Rating for Style: B-
Rating for Substance: C+
Image Transfer Review: Presented in both a 1.85:1 anamorphic widescreen transfer as well as a full-frame version, Good Advice marks a stellar effort from Artisan. The film features a vast color palette from the harsh blues and grays of New York to the more vibrant assortment that composes many of the interior scenes. The colors look terrific with no bleeding evident, while black levels have consistently great depth. There are no alarming instances of edge enhancement, though there are a few places where the print shows some slight flaws. All in all this is a very nice transfer.
Image Transfer Grade: A-
Audio Transfer Review: The Dolby Digital 5.1 sound mix for Good Advice is OK given the material, but overall sounds a bit subdued. The musical score fills the surround speakers, though there seems to be little activity in the rear speakers. With the bustling streets of New York, I was hoping for more ambient effects; unfortunately they never appeared. Dialogue sounds clean with nice definition while the left and right speakers do a nice job of filling out the mix.

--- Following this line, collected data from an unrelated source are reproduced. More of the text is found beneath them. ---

==> run a <==
==> flow/design.v <==
module project_euler_17(
  input clk,
  input reset,
  output reg [3:0] ones_digit,
  output reg [3:0] tens_digit,
  output reg [3:0] hundreds_digit,
  output reg [15:0] letter_count,
  output reg done
);
  integer next_ones_digit;
  integer next_tens_digit;
  integer next_hundreds_digit;
  integer letters;
  always @(posedge clk or posedge reset)
  begin
    if (reset) begin
      ones_digit <= 0;
      tens_digit <= 0;
      hundreds_digit <= 0;
      letter_count <= 0;
      done <= 0;
    end
    else if (!done) begin
      next_ones_digit = 0;
      next_tens_digit = 0;
      next_hundreds_digit = 0;
      letters = 0;
      next_tens_digit[3:0] = tens_digit;
      next_hundreds_digit[3:0] = hundreds_digit;
      if (ones_digit == 9) begin
        next_ones_digit = 0;
        if (tens_digit == 9) begin
          next_tens_digit = 0;
          if (hundreds_digit == 9) begin
            next_hundreds_digit = 0;
            letters += 11;  
            done <= 1;
          end
          else
            next_hundreds_digit[3:0] = hundreds_digit + 1;
        end
        else
          next_tens_digit[3:0] = tens_digit + 1;
      end
      else
        next_ones_digit[3:0] = ones_digit + 1;
      if (next_tens_digit != 1) begin
        case (next_ones_digit)
          1: letters += 3;  
          2: letters += 3;  
          3: letters += 5;  
          4: letters += 4;  
          5: letters += 4;  
          6: letters += 3;  
          7: letters += 5;  
          8: letters += 5;  
          9: letters += 4;  
        endcase
        case (next_tens_digit)
          2: letters += 6;  
          3: letters += 6;  
          4: letters += 5;  
          5: letters += 5;  
          6: letters += 5;  
          7: letters += 7;  
          8: letters += 6;  
          9: letters += 6;  
        endcase
      end
      else begin
        case (next_ones_digit)
          0: letters += 3;  
          1: letters += 6;  
          2: letters += 6;  
          3: letters += 8;  
          4: letters += 8;  
          5: letters += 7;  
          6: letters += 7;  
          7: letters += 9;  
          8: letters += 8;  
          9: letters += 8;  
        endcase
      end
      case (next_hundreds_digit)
        1: letters += 10;  
        2: letters += 10;  
        3: letters += 12;  
        4: letters += 11;  
        5: letters += 11;  
        6: letters += 10;  
        7: letters += 12;  
        8: letters += 12;  
        9: letters += 11;  
      endcase
      if (next_hundreds_digit > 0 && ((next_ones_digit > 0) || (next_tens_digit > 0)))
        letters += 3;  
      ones_digit <= next_ones_digit[3:0];
      tens_digit <= next_tens_digit[3:0];
      hundreds_digit <= next_hundreds_digit[3:0];
      letter_count <= letter_count + letters[15:0];
    end
  end
endmodule
==> flow/run.sh <==
#!/bin/bash
# the make line also repeats each setting of config.mk as NAME=value (left out here)
make -C /OpenROAD-flow-scripts/flow DESIGN_CONFIG=/design/flow/config.mk WORK_HOME=/design/flow/orfs CLKGATE_MAP_FILE= finish
==> flow/config.mk <==
export PLATFORM = sky130hd
export DESIGN_NAME = project_euler_17
export DESIGN_NICKNAME = project_euler_17
export VERILOG_FILES = /design/flow/design.v
export SDC_FILE = /design/flow/constraint.sdc
export NUM_CORES = 4
export LEC_CHECK = 0
export ABC_AREA = 1
export CAP_MARGIN = 10
export CELL_PAD_IN_SITES_DETAIL_PLACEMENT = 2
export CORE_MARGIN = 2
export CORE_UTILIZATION = 70
export CTS_CLUSTER_SIZE = 95
export GPL_ROUTABILITY_DRIVEN = 1
export HOLD_SLACK_MARGIN = 0.11
export MAX_ROUTING_LAYER = met4
export MIN_ROUTING_LAYER = met1
export PLACE_DENSITY_LB_ADDON = 0.09
export SLEW_MARGIN = 20
export TNS_END_PERCENT = 10
==> flow/constraint.sdc <==
create_clock -name core_clock -period 10.0 [get_ports {clk}]
set_input_delay 2.0000 -clock core_clock [delete_from_list [all_inputs] [get_ports {clk}]]
set_output_delay 2.0000 -clock core_clock [all_outputs]
set_load 0.01 [all_outputs]
==> inputs of run b, as changes to run a <==
Settings changed: ABC_AREA 1 to not set, CAP_MARGIN 10 to 20, CELL_PAD_IN_SITES_DETAIL_PLACEMENT 2 to not set, CORE_UTILIZATION 70 to 45, CTS_CLUSTER_SIZE 95 to not set, GPL_ROUTABILITY_DRIVEN 1 to not set, HOLD_SLACK_MARGIN 0.11 to not set, MAX_ROUTING_LAYER met4 to not set, MIN_ROUTING_LAYER met1 to not set, PLACE_DENSITY_LB_ADDON 0.09 to not set, TNS_END_PERCENT 10 to not set.
==> flow/constraint.sdc (replaced) <==
create_clock -name core_clock -period 6.44 [get_ports {clk}]
set_input_delay 1.2880 -clock core_clock [delete_from_list [all_inputs] [get_ports {clk}]]
set_output_delay 1.2880 -clock core_clock [all_outputs]
set_load 0.01 [all_outputs]
==> results <==
Run a died in detailed placement (3_5_place_dp) on DPL-0033. Run b finished clean.
Between run b and run a, the lower area after synthesis is in run a (gap about 8%, measured against run a).
Die area: run a is smaller than run b (about 40%).
Against run a, the synthesized cell count of run b is lower by 11%.
==> figures <==
metric	run b	run a
Cell row count	29	22
Result of the run	timing/DRC/antenna clean	stopped before the end
Failing step	-	detailed placement (3_5_place_dp)
Area share of fa/ha/maj cells after synthesis	9.03%	9.43%
Total cells reported by yosys after synthesis	362	406
Number of instances in the synthesized netlist	362	406
GP Congestion	0.880	1.02
Core footprint	6310 um^2	3660 um^2
Total standard cell area after synthesis	2910 um^2	2680 um^2
XORs/XNORs by Area	8.73%	3.92%
Overall die width	84.4 um	65.9 um
Die H	84.4 um	65.9 um
Floorplan-stage core utilization	46.1%	73.2%
Aoi/oai-family share of the synthesized area	21.2%	8.63%
Total die area	7120 um^2	4340 um^2
Summed standard-cell area reported by yosys	2910 um^2	2680 um^2
Mux cell area share	1.85%	0%
Top-area cell type share of the netlist area	24.9%	27.1%
Syn avg cell area	8.04 um^2	6.60 um^2
Distinct lib cells	70	34
Simple-Gate Fraction of Synth Area	27.0%	41.3%

========
==> inputs of run X <==
Starts from the design.v that is shown in full above.
clock: 5.78 ns
lec_check: 0
abc_area: 1
cap_margin: 20
core_margin: 2
core_utilization: 70
cts_cluster_size: 100
slew_margin: 20
run.sh (not shown) runs the stock make flow with config.mk's settings and CLKGATE_MAP_FILE=.
==> run D (differences from run X) <==
- ABC_AREA: 1 -> not set
- CAP_MARGIN: 20 -> 5
- CORE_UTILIZATION: 70 -> 68
- CTS_CLUSTER_DIAMETER: not set -> 31
- CTS_CLUSTER_SIZE: 100 -> 24
==> flow/constraint.sdc (replaced) <==
create_clock -name core_clock -period 5.57 [get_ports {clk}]
set_input_delay 1.1140 -clock core_clock [delete_from_list [all_inputs] [get_ports {clk}]]
set_output_delay 1.1140 -clock core_clock [all_outputs]
set_load 0.01 [all_outputs]
==> run F (differences from run X) <==
- CORE_UTILIZATION: 70 -> 57
- CTS_CLUSTER_SIZE: 100 -> not set
- TNS_END_PERCENT: not set -> 15
==> flow/constraint.sdc (replaced) <==
create_clock -name core_clock -period 3.88 [get_ports {clk}]
set_input_delay 0.7760 -clock core_clock [delete_from_list [all_inputs] [get_ports {clk}]]
set_output_delay 0.7760 -clock core_clock [all_outputs]
set_load 0.01 [all_outputs]
==> run R (differences from run X) <==
- PLACE_DENSITY: not set -> 0.36
- SETUP_SLACK_MARGIN: not set -> 1.63
- TNS_END_PERCENT: not set -> 5
==> run summary <==
Share of synthesized cell area in and-or and or-and compound cells: 8.63%
Result of the run: aborted with a tool error
Share of the yosys chip area belonging to registers: 27.1%
Number of instances in the synthesized netlist: 406
Stop Error: [ERROR DPL-0038] Utilization greater than 100%, impossible to legalize
Simple-Gate Area Share: 41.3%
Stopped at: clock tree synthesis (4_1_cts)
Core utilization at floorplan: 73.2%
the above is filed under run R

==> run summary <==
Stopped at: global routing (5_1_grt)
Share of synthesized cell area in and-or and or-and compound cells: 8.63%
Result of the run: aborted with a tool error
Share of the yosys chip area belonging to registers: 27.1%
Simple-Gate Area Share: 41.3%
Stop Error: [ERROR GRT-0232] Routing congestion too high. Check the congestion heatmap in the GUI.
the above is filed under run F

==> run summary <==
Simple-Gate Area Share: 27.0%
Core utilization at floorplan: 71.7%
Number of instances in the synthesized netlist: 362
Count of endpoints failing setup in the final report: 12
Layout Check Fail Reasons: setup timing
Share of synthesized cell area in and-or and or-and compound cells: 21.2%
Final setup slack of the worst path: -549 ps
Result of the run: failed layout checks
the above is filed under run D

==> run summary <==
Result of the run: complete, no violations
Share of synthesized cell area in and-or and or-and compound cells: 8.63%
Simple-Gate Area Share: 41.3%
Share of the yosys chip area belonging to registers: 27.1%
Number of instances in the synthesized netlist: 406
Core utilization at floorplan: 73.2%
the above is filed under run X


========
==> inputs of 12-02 <==
RTL: the design.v shown in full above, as it stands there.
clock: 10.0 ns
lec_check: 0
cap_margin: 20
core_margin: 2
core_utilization: 40
cts_cluster_diameter: 144
cts_cluster_size: 93
place_density: 0.38
slew_margin: 20
==> 02-20 (differences from 12-02) <==
--- a/flow/config.mk
+++ b/flow/config.mk
@@ -8,7 +8,6 @@
 export CAP_MARGIN = 20
+export CORE_ASPECT_RATIO = 0.5
 export CORE_MARGIN = 2
-export CORE_UTILIZATION = 40
-export CTS_CLUSTER_DIAMETER = 144
-export CTS_CLUSTER_SIZE = 93
-export PLACE_DENSITY = 0.38
+export CORE_UTILIZATION = 65
 export SLEW_MARGIN = 20
+export TNS_END_PERCENT = 10
==> qor summary <==
quantity                                                      12-02                    02-20
Run status                                  complete, no violations  complete, no violations
Detailed-route vias per instance                               5.38                     6.24
Number of clock-tree buffers in the layout                        7                        6
Arrival @ worst endpoint                                    7100 ps                  7060 ps
Sequential share of cell area                                 21.6%                    21.9%
Power density over the cells                             114 nW/µm²               116 nW/µm²
Filler cell count                                               760                      326
Chip Area                                                  7970 µm²                 5060 µm²
Nets@finish                                                     401                      400
Total routed wirelength                                     7300 µm                  6860 µm
Worst r2r src                                         ones_digit[0]            ones_digit[1]
GRT met3 Usage                                                3.32%                    5.06%
R2r endpoint                                        letter_count[9]         letter_count[11]
Lkg Pwr                                                  0.00138 µW               0.00138 µW
Largest fanout on the critical path                              17                       20

========
==> job 4586 <==
RTL: the design.v shown in full above, as it stands there.
make LEC_CHECK=0 CAP_MARGIN=35 CELL_PAD_IN_SITES_DETAIL_PLACEMENT=0 CORE_ASPECT_RATIO=0.5 CORE_MARGIN=9 CORE_UTILIZATION=64 CTS_CLUSTER_DIAMETER=105 GPL_ROUTABILITY_DRIVEN=1 HOLD_SLACK_MARGIN=0.07 MAX_ROUTING_LAYER=met5 PLACE_DENSITY_LB_ADDON=0.05 SLEW_MARGIN=0 TNS_END_PERCENT=25 finish   # period 9.58 ns
==> job 8404 (differences from job 4586) <==
==> flow/config.mk (replaced) <==
export PLATFORM = sky130hd
export DESIGN_NAME = project_euler_17
export DESIGN_NICKNAME = project_euler_17
export VERILOG_FILES = /design/flow/design.v
export SDC_FILE = /design/flow/constraint.sdc
export NUM_CORES = 4
export LEC_CHECK = 0
export CAP_MARGIN = 0
export CELL_PAD_IN_SITES_DETAIL_PLACEMENT = 0
export CORE_ASPECT_RATIO = 0.5
export CORE_MARGIN = 2
export CORE_UTILIZATION = 64
export GPL_ROUTABILITY_DRIVEN = 1
export HOLD_SLACK_MARGIN = 0.3
export MAX_ROUTING_LAYER = met5
export PLACE_DENSITY = 0.8
export SETUP_SLACK_MARGIN = 2.24
export SLEW_MARGIN = 40
export TNS_END_PERCENT = 25
==> job 6681 (differences from job 4586) <==
==> flow/config.mk (replaced) <==
export PLATFORM = sky130hd
export DESIGN_NAME = project_euler_17
export DESIGN_NICKNAME = project_euler_17
export VERILOG_FILES = /design/flow/design.v
export SDC_FILE = /design/flow/constraint.sdc
export NUM_CORES = 4
export LEC_CHECK = 0
export CAP_MARGIN = 20
export CELL_PAD_IN_SITES_DETAIL_PLACEMENT = 0
export CORE_ASPECT_RATIO = 1.67
export CORE_MARGIN = 2
export CORE_UTILIZATION = 65
export GPL_ROUTABILITY_DRIVEN = 1
export HOLD_SLACK_MARGIN = 0.07
export MAX_ROUTING_LAYER = met5
export SETUP_SLACK_MARGIN = 1.73
export SLEW_MARGIN = 0
==> flow/constraint.sdc (replaced) <==
create_clock -name core_clock -period 6.54 [get_ports {clk}]
set_input_delay 1.3080 -clock core_clock [delete_from_list [all_inputs] [get_ports {clk}]]
set_output_delay 1.3080 -clock core_clock [all_outputs]
set_load 0.01 [all_outputs]
==> job 6564 (differences from job 4586) <==
==> flow/config.mk (replaced) <==
export PLATFORM = sky130hd
export DESIGN_NAME = project_euler_17
export DESIGN_NICKNAME = project_euler_17
export VERILOG_FILES = /design/flow/design.v
export SDC_FILE = /design/flow/constraint.sdc
export NUM_CORES = 4
export LEC_CHECK = 0
export ABC_AREA = 1
export CAP_MARGIN = 0
export CELL_PAD_IN_SITES_DETAIL_PLACEMENT = 0
export CORE_ASPECT_RATIO = 1.03
export CORE_MARGIN = 2
export CORE_UTILIZATION = 48
export CTS_CLUSTER_DIAMETER = 256
export CTS_CLUSTER_SIZE = 36
export GPL_ROUTABILITY_DRIVEN = 1
export MAX_ROUTING_LAYER = met5
export PLACE_DENSITY_LB_ADDON = 0.05
export SETUP_SLACK_MARGIN = 1.73
export SLEW_MARGIN = 0
==> summary of the runs <==
Against job 4586, the critical path depth of job 6564 is higher by 6. In job 6681 the sequential share of layout area is lower than in job 4586, by 3.1 points. Register-to-register slack: job 6564 > job 8404 > job 4586 > job 6681. The lowest hold slack belongs to job 6564, the highest to job 6681. Against job 8404, the via count of job 6564 is smaller by about 8%. Between job 6564 and job 8404, the lower power is in job 6564 (gap about 7%, measured against job 8404). Maximum frequency: job 8404 is smaller than job 6681 (about 14%). In job 6564 the core utilization is lower than in job 6681, by 33 points. Clock skew: job 4586 < job 6564 < job 6681 < job 8404. Sequential cell count is the same in job 8404 and job 4586.
==> figures <==
| metric | job 8404 | job 6564 | job 6681 | job 4586 |
|---|---|---|---|---|
| Outcome | finished clean | finished clean | finished clean | finished clean |
| Required time reported for the critical path endpoint | 9.74 ns | 9.78 ns | 6.72 ns | 9.74 ns |
| Seq power | 162 uW | 160 uW | 239 uW | 161 uW |
| Slowest cell delay on critical path | 0.59 ns | 0.54 ns | 0.50 ns | 0.58 ns |
| Transition time at the pin with the least slew margin | 0.713 ns | 0.834 ns | 0.612 ns | 0.732 ns |
| Final total power | 374 uW | 347 uW | 625 uW | 420 uW |
| Mi-comb count | 287 | 312 | 287 | 287 |
| Non-clock inverter instance count of the final layout | 24 | 59 | 24 | 24 |
| Total number of cells along the worst setup path | 27 | 33 | 25 | 27 |
| Wire length of the first global-routing pass | 11.6 mm | 11.0 mm | 14.3 mm | 12.4 mm |
| Setup slack of the worst register-to-register path | 2.78 ns | 4.13 ns | 0.69 ns | 2.70 ns |
| Initial standard-cell utilization of the core | 66.4% | 49.9% | 67.6% | 70.5% |
| Max rail drop VDD | 0.000155 V | 0.000157 V | 0.000266 V | 0.000174 V |
| Startpoint of the most critical register-to-register path | ones_digit[1] | ones_digit[0] | ones_digit[2] | ones_digit[1] |
| Die Y | 51.7 um | 79.9 um | 90.5 um | 65.7 um |
| CTS-repair resized insts | 0 | 0 | 26 | 0 |
| Number of core rows | 17 | 27 | 31 | 16 |
| Length of routed met2 wiring | 3.14 mm | 2.82 mm | 5.15 mm | 3.15 mm |
| Ratio of layout area to synthesized area | 1.126x | 1.170x | 1.354x | 1.146x |
| Cell mode on critical path | sky130_fd_sc_hd__nor2_1 | sky130_fd_sc_hd__nand2_1 | sky130_fd_sc_hd__buf_4 | sky130_fd_sc_hd__nor2_1 |
| Post-Layout Cell Count | 436 | 511 | 479 | 434 |
| Cells after DPL | 428 | 503 | 428 | 426 |

========
==> try-nickel: inputs <==
RTL: the design.v shown in full above, as it stands there.
Settings: LEC_CHECK=0, ABC_AREA=1, CAP_MARGIN=20, CORE_MARGIN=2, CORE_UTILIZATION=70, CTS_CLUSTER_SIZE=100, PLACE_DENSITY=0.83, SETUP_SLACK_MARGIN=1.63, SLEW_MARGIN=20, TNS_END_PERCENT=10; clock period 5.78 ns.
==> try-maple: changes against try-nickel <==
==> flow/config.mk (replaced) <==
export PLATFORM = sky130hd
export DESIGN_NAME = project_euler_17
export DESIGN_NICKNAME = project_euler_17
export VERILOG_FILES = /design/flow/design.v
export SDC_FILE = /design/flow/constraint.sdc
export NUM_CORES = 4
export LEC_CHECK = 0
export ABC_AREA = 1
export CAP_MARGIN = 20
export CORE_ASPECT_RATIO = 1.43
export CORE_MARGIN = 2
export CORE_UTILIZATION = 65
export PLACE_DENSITY_LB_ADDON = 0.01
export SLEW_MARGIN = 20
==> flow/constraint.sdc (replaced) <==
create_clock -name core_clock -period 5.43 [get_ports {clk}]
set_input_delay 1.0860 -clock core_clock [delete_from_list [all_inputs] [get_ports {clk}]]
set_output_delay 1.0860 -clock core_clock [all_outputs]
set_load 0.01 [all_outputs]
==> qor summary <==
                                                                                     try-maple                      try-nickel
Placement row count                                                                         27                              22
Die X                                                                                  57.7 µm                         65.9 µm
Count of placed standard cells including taps                                              475                             478
Fraction of registers with async set/reset                                                100%                            100%
Die extent in y                                                                        80.8 µm                         65.9 µm
Starting Density                                                                         68.4%                           73.2%
Average size of a mapped cell                                                         6.60 µm²                        6.60 µm²
Yosys warning total                                                                          1                               1
Placement-stage cell area                                                             3020 µm²                        3140 µm²
Yosys cell count                                                                           406                             406
Post-DP HPWL                                                                           4840 µm                         5210 µm
Core box area                                                                         3920 µm²                        3660 µm²
Synth top area share                                                                     27.1%                           27.1%
Dpl ws                                                                                 -105 ps                          640 ps
Area of the die                                                                       4660 µm²                        4340 µm²
Result of the run                                                      complete, no violations                  did not finish
Stage where the flow stopped                                                                 -  clock tree synthesis (4_1_cts)
Weighted congestion at the end of routability-driven global placement                    0.926                           0.894
Power is estimated from default activity; no workload was simulated.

A Dolby Surround mix is also provided, though there seems to be little difference between this mix and the 5.1 track.
Audio Transfer Grade: B-
Disc ExtrasStatic menu
Scene Access with 21 cues and remote access
Subtitles/Captions in Spanish with remote access
Cast and Crew Filmographies
1 Original Trailer(s)
5 Other Trailer(s) featuring Picking Up The Pieces, Novocaine, Dr. T and the Women, Van Wilder, The Rambo Trilogy, Dune: Special Edition
1 Feature/Episode commentary by director Steve Rash
Extras Review: Director Steve Rash offers a screen-specific commentary and, like the film, the track feels flat and slow moving. Rash is enthusiastic, but his comments often seem insignificant, focusing on details such as the shooting schedule or the blossoming romance between Sheen and Richards off the set. Overall, the track is fine, but there is very little to learn.

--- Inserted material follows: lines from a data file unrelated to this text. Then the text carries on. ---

`timescale 1ns / 1ps
module ALU_TOP #(parameter width = 16)(
    input [width - 1:0] A,
    input [width - 1:0] B,
    input [3:0] ALU_FUN,
    input clk,rst,
    output  [width - 1:0] Arith_OUT,
    output  Carry_OUT,
    output  Arith_Flag,
    output  [width - 1:0] Logic_OUT,
    output  Logic_Flag,
    output  [width - 1:0] CMP_OUT,
    output  CMP_Flag,
    output  [width - 1:0] Shift_OUT,
    output  Shift_Flag
    );
wire [3:0] enables;
decoder d0 (ALU_FUN[3:2],enables);
ARITHMATIC_UNIT #(width) d1 (A,B,ALU_FUN[1:0],clk,rst,enables[3],Arith_OUT,Carry_OUT,Arith_Flag);
Logic_Unit #(width) d2 (A,B,ALU_FUN[1:0],clk,rst,enables[2],Logic_OUT,Logic_Flag);
CMP_Unit #(width) d3 (A,B,ALU_FUN[1:0],clk,rst,enables[1],CMP_OUT,CMP_Flag);
Shift_Unit #(width) d4 (A,B,ALU_FUN[1:0],clk,rst,enables[0],Shift_OUT,Shift_Flag);
endmodule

Trailers for Picking Up The Pieces, Novocaine, Dr. T and the Women, Van Wilder, The Rambo Trilogy, Dune: Special Edition and the original trailer for Good Advice are each included in Dolby Surround.
Production notes and cast and crew filmogrpahies round out the extra features.
Extras Grade: B
Final CommentsGood Advice is not a bad; it features some nice performances and moments of humor that just deserve to be in a better film. A satisfying rental, but anything other than that would not be advised!